[Data excerpts]
`config.mk`:
```
export PLATFORM = sky130hd
export DESIGN_NAME = console_line_editor_core
export DESIGN_NICKNAME = d
export VERILOG_FILES = /design/src/rtl/cle_pkg.sv /design/src/rtl/cle_ram.sv /design/src/rtl/cle_ctrl.sv /design/src/rtl/cle_emit.sv /design/src/rtl/console_line_editor_core.sv
export SDC_FILE = /design/constraint.sdc
export NUM_CORES = 1
export LEC_CHECK = 0
export BUFFER_PORTS_ARGS = -buffer_cell sky130_fd_sc_hd__buf_2
export CAP_MARGIN = 0
export CORE_UTILIZATION = 50
export CTS_CLUSTER_DIAMETER = 80
export DETAILED_ROUTE_END_ITERATION = 8
export GPL_TIMING_DRIVEN = 1
export PLACE_DENSITY = 0.66
export SLEW_MARGIN = 20
export SYNTH_ARGS = -nofsm -noshare
export SYNTH_HDL_FRONTEND = slang
export SYNTH_HIERARCHICAL = 1
export SYNTH_SLANG_ARGS = --single-unit
```
`constraint.sdc`:
```
create_clock -name clk -period 5.92 [get_ports clk]
set_input_delay 1.184 -clock clk [delete_from_list [all_inputs] [get_ports clk]]
set_output_delay 1.184 -clock clk [all_outputs]
set_load 0.05 [all_outputs]
```
`src/rtl/cle_pkg.sv`:
```
`default_nettype none
package cle_pkg;

  localparam int LenW = 7;

  localparam logic [1:0] CMD_BYTE    = 2'd0;
  localparam logic [1:0] CMD_READ    = 2'd1;
  localparam logic [1:0] CMD_RELEASE = 2'd2;
  localparam logic [1:0] CMD_NONE    = 2'd3;

  localparam logic REG_MAX_LENGTH = 1'b0;
  localparam logic REG_DROP_NP    = 1'b1;

  localparam logic [7:0] CHAR_BS    = 8'd8;
  localparam logic [7:0] CHAR_LF    = 8'd10;
  localparam logic [7:0] CHAR_CR    = 8'd13;
  localparam logic [7:0] CHAR_SPACE = 8'h20;
  localparam logic [7:0] CHAR_TILDE = 8'h7E;
  localparam logic [7:0] CHAR_DEL   = 8'd127;

  // decoded item handed from the control stage to the result stage
  typedef struct packed {
    logic            accepted;
    logic            echo_valid;
    logic [7:0]      echo_byte;
    logic            erase;
    logic            line_ready;
    logic [LenW-1:0] line_length;
    logic            rd_hit;
  } item_t;

endpackage
`default_nettype wire

```
`src/rtl/cle_ram.sv`:
```
`default_nettype none
module cle_ram #(
  parameter int WIDTH = 8,
  parameter int DEPTH = 64
) (
  input  wire logic                                   clk,
  input  wire logic                                   we,
  input  wire logic [(DEPTH > 1 ? $clog2(DEPTH) : 1)-1:0] waddr,
  input  wire logic [WIDTH-1:0]                       wdata,
  input  wire logic                                   re,
  input  wire logic [(DEPTH > 1 ? $clog2(DEPTH) : 1)-1:0] raddr,
  output logic      [WIDTH-1:0]                       rdata
);

  logic [WIDTH-1:0] mem [DEPTH];

  always_ff @(posedge clk) begin
    if (we) begin
      mem[waddr] <= wdata;
    end
    if (re) begin
      rdata <= mem[raddr];
    end
  end

endmodule
`default_nettype wire

```
`src/rtl/cle_ctrl.sv`:
```
`default_nettype none
module cle_ctrl #(
  parameter int LINE_CAPACITY = 64
) (
  input  wire logic                 clk,
  input  wire logic                 rst,
  input  wire logic                 in_fire,
  input  wire logic [1:0]           command,
  input  wire logic [7:0]           data_byte,
  input  wire logic [5:0]           read_index,
  input  wire logic [6:0]           max_length,
  input  wire logic                 drop_np,
  output cle_pkg::item_t            item,
  output logic                      ram_we,
  output logic [(LINE_CAPACITY > 1 ? $clog2(LINE_CAPACITY) : 1)-1:0] ram_waddr,
  output logic [7:0]                ram_wdata,
  output logic                      ram_re,
  output logic [(LINE_CAPACITY > 1 ? $clog2(LINE_CAPACITY) : 1)-1:0] ram_raddr
);
  import cle_pkg::*;

  localparam int AddrW = LINE_CAPACITY > 1 ? $clog2(LINE_CAPACITY) : 1;
  localparam logic [LenW-1:0] CapClip =
    (LINE_CAPACITY > 127) ? 7'd127 : LenW'(LINE_CAPACITY);

  logic [LenW-1:0] fill_pos, fill_pos_next;
  logic            ready_flag, ready_flag_next;
  logic [LenW-1:0] limit;
  logic            printable;
  logic            rd_hit;
  logic            store;

  always_comb begin
    limit     = (max_length > CapClip) ? CapClip : max_length;
    printable = (data_byte >= CHAR_SPACE) && (data_byte <= CHAR_TILDE);
    rd_hit    = ({1'b0, read_index} < fill_pos) && (int'(read_index) < LINE_CAPACITY);

    fill_pos_next   = fill_pos;
    ready_flag_next = ready_flag;
    store           = 1'b0;
    item            = '0;
    item.accepted   = 1'b1;

    unique case (command)
      CMD_READ: begin
        item.rd_hit = rd_hit;
      end
      CMD_RELEASE: begin
        if (ready_flag) begin
          ready_flag_next = 1'b0;
          fill_pos_next   = '0;
        end
      end
      CMD_NONE: begin
      end
      CMD_BYTE: begin
        priority if (ready_flag) begin
          item.accepted = 1'b0;
        end else if (data_byte == CHAR_BS || data_byte == CHAR_DEL) begin
          if (fill_pos != '0) begin
            fill_pos_next   = fill_pos - 7'd1;
            item.erase      = 1'b1;
            item.echo_valid = 1'b1;
            item.echo_byte  = CHAR_BS;
          end
        end else if (data_byte == CHAR_CR) begin
          ready_flag_next = 1'b1;
          item.echo_valid = 1'b1;
          item.echo_byte  = CHAR_LF;
        end else if (data_byte == CHAR_LF) begin
        end else if (!printable && drop_np) begin
        end else if (fill_pos < limit) begin
          store           = 1'b1;
          fill_pos_next   = fill_pos + 7'd1;
          item.echo_valid = printable;
          item.echo_byte  = printable ? data_byte : 8'd0;
        end else begin
          ready_flag_next = 1'b1;
          item.echo_valid = 1'b1;
          item.echo_byte  = CHAR_LF;
        end
      end
      default: begin
      end
    endcase

    item.line_ready  = ready_flag_next;
    item.line_length = fill_pos_next;
  end

  assign ram_we    = in_fire && store;
  assign ram_waddr = AddrW'(fill_pos);
  assign ram_wdata = data_byte;
  assign ram_re    = in_fire && (command == CMD_READ) && rd_hit;
  assign ram_raddr = AddrW'(read_index);

  always_ff @(posedge clk) begin
    if (rst) begin
      fill_pos   <= '0;
      ready_flag <= 1'b0;
    end else if (in_fire) begin
      fill_pos   <= fill_pos_next;
      ready_flag <= ready_flag_next;
    end
  end

  a_release_clears: assert property (@(posedge clk) disable iff (rst)
    in_fire && command == CMD_RELEASE && ready_flag |=> fill_pos == '0 && !ready_flag)
    else $error("release did not clear the line");

  a_no_write_when_ready: assert property (@(posedge clk) disable iff (rst)
    ready_flag |-> !ram_we)
    else $error("line store written while a line is ready");

  a_fill_bounded: assert property (@(posedge clk) disable iff (rst)
    ram_we |-> fill_pos < CapClip)
    else $error("write past line capacity");

endmodule
`default_nettype wire

```
`src/rtl/cle_emit.sv`:
```
`default_nettype none
module cle_emit (
  input  wire logic           clk,
  input  wire logic           rst,
  input  wire logic           in_fire,
  input  wire cle_pkg::item_t item,
  input  wire logic [7:0]     ram_rdata,
  output logic                take,
  output logic                out_valid,
  input  wire logic           out_ready,
  output logic                accepted,
  output logic                echo_valid,
  output logic [7:0]          echo_byte,
  output logic                line_ready,
  output logic [6:0]          line_length,
  output logic [7:0]          read_byte,
  output logic                last
);
  import cle_pkg::*;

  item_t      p_item;
  logic       p_valid;
  logic [1:0] p_step;
  logic       p_last;
  logic       load;
  logic [7:0] p_echo;

  assign p_last = !p_item.erase || (p_step == 2'd2);
  assign load   = p_valid && (!out_valid || out_ready);
  assign take   = !p_valid || (load && p_last);
  assign p_echo = (p_item.erase && p_step == 2'd1) ? CHAR_SPACE :
                  (p_item.erase ? CHAR_BS : p_item.echo_byte);

  always_ff @(posedge clk) begin
    if (rst) begin
      p_valid   <= 1'b0;
      p_step    <= 2'd0;
      out_valid <= 1'b0;
    end else begin
      if (in_fire) begin
        p_valid <= 1'b1;
      end else if (load && p_last) begin
        p_valid <= 1'b0;
      end
      if (in_fire || (load && p_last)) begin
        p_step <= 2'd0;
      end else if (load) begin
        p_step <= p_step + 2'd1;
      end
      if (load) begin
        out_valid <= 1'b1;
      end else if (out_ready) begin
        out_valid <= 1'b0;
      end
    end
  end

  always_ff @(posedge clk) begin
    if (in_fire) begin
      p_item <= item;
    end
    if (load) begin
      accepted    <= p_item.accepted;
      echo_valid  <= p_item.echo_valid;
      echo_byte   <= p_echo;
      line_ready  <= p_item.line_ready;
      line_length <= p_item.line_length;
      read_byte   <= p_item.rd_hit ? ram_rdata : 8'd0;
      last        <= p_last;
    end
  end

  a_step_range: assert property (@(posedge clk) disable iff (rst)
    p_valid && !p_item.erase |-> p_step == 2'd0)
    else $error("single-result item advanced past its result");

  a_erase_holds: assert property (@(posedge clk) disable iff (rst)
    load && !p_last |=> p_valid && p_step != 2'd0)
    else $error("erase item dropped before its final result");

  a_take_only_free: assert property (@(posedge clk) disable iff (rst)
    in_fire |-> take)
    else $error("item accepted while stage busy");

endmodule
`default_nettype wire

```
`src/rtl/console_line_editor_core.sv`:
```
// Console line editor core.
// Input channel (in_valid/in_ready) takes one item per command: a received
// byte, a read of a stored line byte at read_index, or a release of the line.
// Output channel (out_valid/out_ready) returns one result per item, three for
// an erase (BS, space, BS echoes); last marks the final result of an item.
// Config channel (cfg_valid/cfg_ready, always ready) writes max_length
// (index 0) or drop_nonprintable (index 1, data bit 0).
// Items are registered in the result stage, results in the output register.
// Throughput: one item per cycle if out_ready stays high, an erase holds the
// result stage for its three results; the line store is a single-port-write,
// one-read RAM with registered read, so a read of a byte written by the
// previous item is safe. When the receiver stalls, the result register holds
// and one item waits in the result stage; in_ready drops until it drains.
// Reset clears the line length and line-ready flag and restores the config
// registers to 64 and 1; the line store itself is not cleared.
`default_nettype none
module console_line_editor_core #(
  parameter int LINE_CAPACITY = 64
) (
  input  wire logic       clk,
  input  wire logic       rst,
  input  wire logic       in_valid,
  output logic            in_ready,
  input  wire logic [1:0] command,
  input  wire logic [7:0] data_byte,
  input  wire logic [5:0] read_index,
  output logic            out_valid,
  input  wire logic       out_ready,
  output logic            accepted,
  output logic            echo_valid,
  output logic [7:0]      echo_byte,
  output logic            line_ready,
  output logic [6:0]      line_length,
  output logic [7:0]      read_byte,
  output logic            last,
  input  wire logic       cfg_valid,
  output logic            cfg_ready,
  input  wire logic       cfg_index,
  input  wire logic [6:0] cfg_data
);
  import cle_pkg::*;

  localparam int AddrW = LINE_CAPACITY > 1 ? $clog2(LINE_CAPACITY) : 1;

  logic [6:0]       max_length;
  logic             drop_np;
  logic             in_fire;
  item_t            item;
  logic             ram_we;
  logic [AddrW-1:0] ram_waddr;
  logic [7:0]       ram_wdata;
  logic             ram_re;
  logic [AddrW-1:0] ram_raddr;
  logic [7:0]       ram_rdata;

  assign cfg_ready = 1'b1;
  assign in_fire   = in_valid && in_ready;

  always_ff @(posedge clk) begin
    if (rst) begin
      max_length <= 7'd64;
      drop_np    <= 1'b1;
    end else if (cfg_valid) begin
      unique case (cfg_index)
        REG_MAX_LENGTH: max_length <= cfg_data;
        REG_DROP_NP:    drop_np    <= cfg_data[0];
        default: begin
        end
      endcase
    end
  end

  cle_ctrl #(.LINE_CAPACITY(LINE_CAPACITY)) u_ctrl (
    .clk        (clk),
    .rst        (rst),
    .in_fire    (in_fire),
    .command    (command),
    .data_byte  (data_byte),
    .read_index (read_index),
    .max_length (max_length),
    .drop_np    (drop_np),
    .item       (item),
    .ram_we     (ram_we),
    .ram_waddr  (ram_waddr),
    .ram_wdata  (ram_wdata),
    .ram_re     (ram_re),
    .ram_raddr  (ram_raddr)
  );

  cle_ram #(.WIDTH(8), .DEPTH(LINE_CAPACITY)) u_line_ram (
    .clk   (clk),
    .we    (ram_we),
    .waddr (ram_waddr),
    .wdata (ram_wdata),
    .re    (ram_re),
    .raddr (ram_raddr),
    .rdata (ram_rdata)
  );

  cle_emit u_emit (
    .clk         (clk),
    .rst         (rst),
    .in_fire     (in_fire),
    .item        (item),
    .ram_rdata   (ram_rdata),
    .take        (in_ready),
    .out_valid   (out_valid),
    .out_ready   (out_ready),
    .accepted    (accepted),
    .echo_valid  (echo_valid),
    .echo_byte   (echo_byte),
    .line_ready  (line_ready),
    .line_length (line_length),
    .read_byte   (read_byte),
    .last        (last)
  );

endmodule
`default_nettype wire

```
==> flow_summary.yaml <==
run_status:
  outcome: "complete, no violations"
hold_path:
  hold_path_end: "u_emit/line_length[2]$_DFFE_PP_"
  hp-start: "u_emit/p_item[3]$_DFFE_PP_"
  worstHoldPathCells: 0
  hold_class: "flip-flop to flip-flop"
floorplan:
  die_h_um: 221.4
  io_pins: 59
  die_x_um: 221.4
  core_area_mm2: 0.04765
  initial_core_util: 0.5053
  dieArea_mm2: 0.04903
  num_rows: 80
sta:
  fin_crit_sh: 0.7745
  finalSetupTns_ns: 0
  final.min_clock_period_ns: 4.585
  setup_violations: 0
  rsz0062_at_grt: "no"
  slew_headroom: 0.4241
  timing.fmax_mhz: 218.1
  worstMarginPinSlew_ns: 0.8639
  fin_worst_skew_ns: 0.01533
  timing.final.hold_violations: 0
  slew_viol_final: 0
logic_synthesis:
  synthArstFlopShare: 0
  syn-cell-area_mm2: 0.02407
  synth_top_area_frac: 0.7072
  yosysWarnings: 6
  synth_top_cell_by_area: "edfxtp_1"
  ys_types: 83
  avgSynthCellArea_um2: 18.53
  synthCells: 1299
  yosys-top-cells-count: "edfxtp_1 (567), mux4_2 (126), nor2_1 (112), nand2_1 (39), buf_4 (38)"
  synthTopCellsByArea: "edfxtp_1 (71%), mux4_2 (12%), nor2_1 (1.7%), dfxtp_1 (1.7%), buf_4 (1.2%)"
  yosysSeqAreaShare: 0.7239
  synth.most_common_cell: "edfxtp_1"
  ys_ff_latch: 587
  synth-edff-count: 567
  synth_flop_cell: "edfxtp_1"
  syn-num-nets: 1344
critical_path:
  critical_path_class: "input pin to flip-flop"
  crit_arrival_ns: 4.81
  critPathMaxStageDelay_ns: 0.73
  cp_cell_sequence: "buf_2, and4_1, and3b_4, o21a_1, nor4b_4, and3_1, nor2b_1, nand3_1, nor2_1"
  r2r_end: "u_line_ram/mem[14][1]$_DFFE_PP_"
  critPathSlowestCell: "nor2_1"
  critPathLaunchType: "input pin"
  worstRegToRegCells: 9
  timing.rr.start: "u_ctrl/fill_pos[6]$_SDFFE_PP0P_"
  r2r_setup_slack_ns: 1.39
  cp_max_fo: 27
  worst_ep_required_time_ns: 6.14
  critPathCaptureType: "flip-flop"
clock_network:
  root_buffer: "clkbuf_16"
  clkTransAtPathRegs_ns: 0.06
  cts_max_level: 2
  holdBufCountCts: 0
  max-clock-path-buffers: 3
  cts_tree: "done"
  clock-sinks: 587
  cts_setup_buffers: 0
  cts_resized: 0
  cts_buffers: 58
  clk_latency_ns: 0.60
global_routing:
  grt_pass1_vias: 12760
  gr-total-overflow: 0
  grt_max_degree: 67
  antenna_found_initial: 0
  track_usage: 0.2349
  grt_pass1_wl_mm: 84.33
routing:
  vias: 12670
  drt_first_iter_violations: 1464
  post-route-drc-count: 0
  viasPerCell: 6.252
  wl_per_cell_um: 27.92
  dr.pass1.iters: 6
  routed_wirelength_mm: 56.60
  drtAntennaViolNets: 0
layout:
  nFillCells: 3551
  drive_gt1_frac: 0.2436
  fin_util: 0.5623
  synthToLayoutAreaGrowth_pct: 11.29
  layout.nets: 1416
  antenna_cells: 0
pwr:
  p_leak_uw: 0.008579
  power_density_mw_per_mm2: 326.5
  vdd_drop_max_mv: 0.2581
place:
  dp_hpwl_mm: 34.98
  place_congestion: 0.9321
  numPortBuffers: 57
flow_run:
  drv_cap: 0
[flip-flops by register name, indices dropped and copies added, names as in the netlist, 2 cells and up]
| register | count |
|---|---|
| u_ctrl/fill_pos | 7 |
| u_emit/p_step | 2 |
| u_line_ram/mem | 512 |
| u_emit/p_item | 20 |
| u_emit/read_byte | 8 |
| u_line_ram/rdata | 8 |
| max_length | 7 |
| u_emit/line_length | 7 |
| u_emit/echo_byte | 8 |
[worst max-delay path, delay by kind of cell]
| family | cells | cell delay [ns] |
|---|---|---|
| compound gates | 1 | 0.32 |
| buf+inv | 1 | 0.28 |
| simple gates | 7 | 3.02 |
[layout by cell type, fill, tap and decap left out, drive strengths merged, types with 4 or more instances in the layout]
cell,count
a31oi,9
o221ai,8
a211oi,8
and2,17
mux2,14
nor4,8
o21ai,27
a2111oi,5
dfxtp,20
inv,24
clkinv,19
and3,4
nand4bb,6
and2b,6
nor2b,17
o2111ai,4
bufinv,6
a22oi,4
a21oi,21
buf,94
mux4,126
nand2,39
o21a,5
nand3,20
o22ai,9
a221oi,6
a21o,4
ha,16
mux2i,27
nand2b,17
nor2,112
edfxtp,567
clkbuf,72
nor3,14
[logic make-up (layout without fill, tap and decap cells)]
family | count (synthesis) | in the layout | share of synthesized area
DFF | 587 | 587 | 0.7239
and+or+nand+nor | 277 | 277 | 0.06107
muxes | 167 | 167 | 0.1356
AOI/OAI and AO/OA | 144 | 144 | 0.04413
buffers and inverters | 103 | 216 | 0.02557
adders and majority gates | 16 | 16 | 0.008315
xor gates and xnor gates | 3 | 3 | 0.001092
other | 2 | 2 | 0.0003120
[layout make-up]
type | count | area, µm² | area share
flip-flops and latches | 587 | 17430 | 0.6504
multi-input cells | 609 | 6037 | 0.2253
clock buffers | 71 | 1563 | 0.05833
well taps | 615 | 769.5 | 0.02872
repair buffers | 95 | 596.8 | 0.02228
clock inverters | 30 | 325.3 | 0.01214
inverters | 20 | 75.07 | 0.002802
[layer usage]
metal,track usage,up-vias,part of all wire
met5,0,-,0
met4,0.06765,0,0.025
met3,0.03917,100,0.074
met2,0.3885,610,0.50
met1,0.3241,6578,0.40
li1,-,5384,-
[report_power, final]
group | switching [µW] | internal, µW | total, µW
logic | 336 | 171 | 507
registers | 15.7 | 4590 | 4600
clock network | 1510 | 2130 | 3640
total | 1860 | 6890 | 8750
[metrics by stage]
| step | power (µW) | std cells | setup WS (ns) | cell area (µm²) | hold WS (ns) |
|---|---|---|---|---|---|
| after floorplan | 5029 | 1299 | 1.181 | 24070 | 0.4003 |
| after global placement | 5192 | 1926 | 0.8519 | 24910 | 0.4019 |
| after detailed placement | 5198 | 1926 | 0.7536 | 24910 | 0.4057 |
| after CTS | 8814 | 2027 | 1.390 | 26790 | 0.4200 |
| after global routing | 8996 | 2027 | 1.117 | 26790 | 0.4317 |
| final | 8749 | 2027 | 1.335 | 26790 | 0.4193 |
[how the worst max path moves through the flow]
| stage | slack [ns] | to | from | cells past startpoint |
|---|---|---|---|---|
| after floorplan | 1.18 | u_line_ram/mem[62][0]$_DFFE_PP_ | out_ready | 8 |
| after global placement | 0.85 | u_line_ram/mem[46][2]$_DFFE_PP_ | data_byte[0] | 9 |
| after detailed placement | 0.75 | u_line_ram/mem[14][3]$_DFFE_PP_ | data_byte[0] | 9 |
| after CTS | 1.39 | u_line_ram/mem[14][1]$_DFFE_PP_ | data_byte[0] | 9 |
| after global routing | 1.12 | u_line_ram/mem[46][7]$_DFFE_PP_ | max_length[6]$_SDFFE_PP1P_ | 11 |
| final | 1.34 | u_line_ram/mem[14][1]$_DFFE_PP_ | data_byte[0] | 9 |
No activity file was read; power rests on OpenSTA's default activity.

(WORK REQUIRED)
The answer must consist of every line from the entries that holds the string "written".

(YOUR RESPONSE)
    else $error("line store written while a line is ready");
// one-read RAM with registered read, so a read of a byte written by the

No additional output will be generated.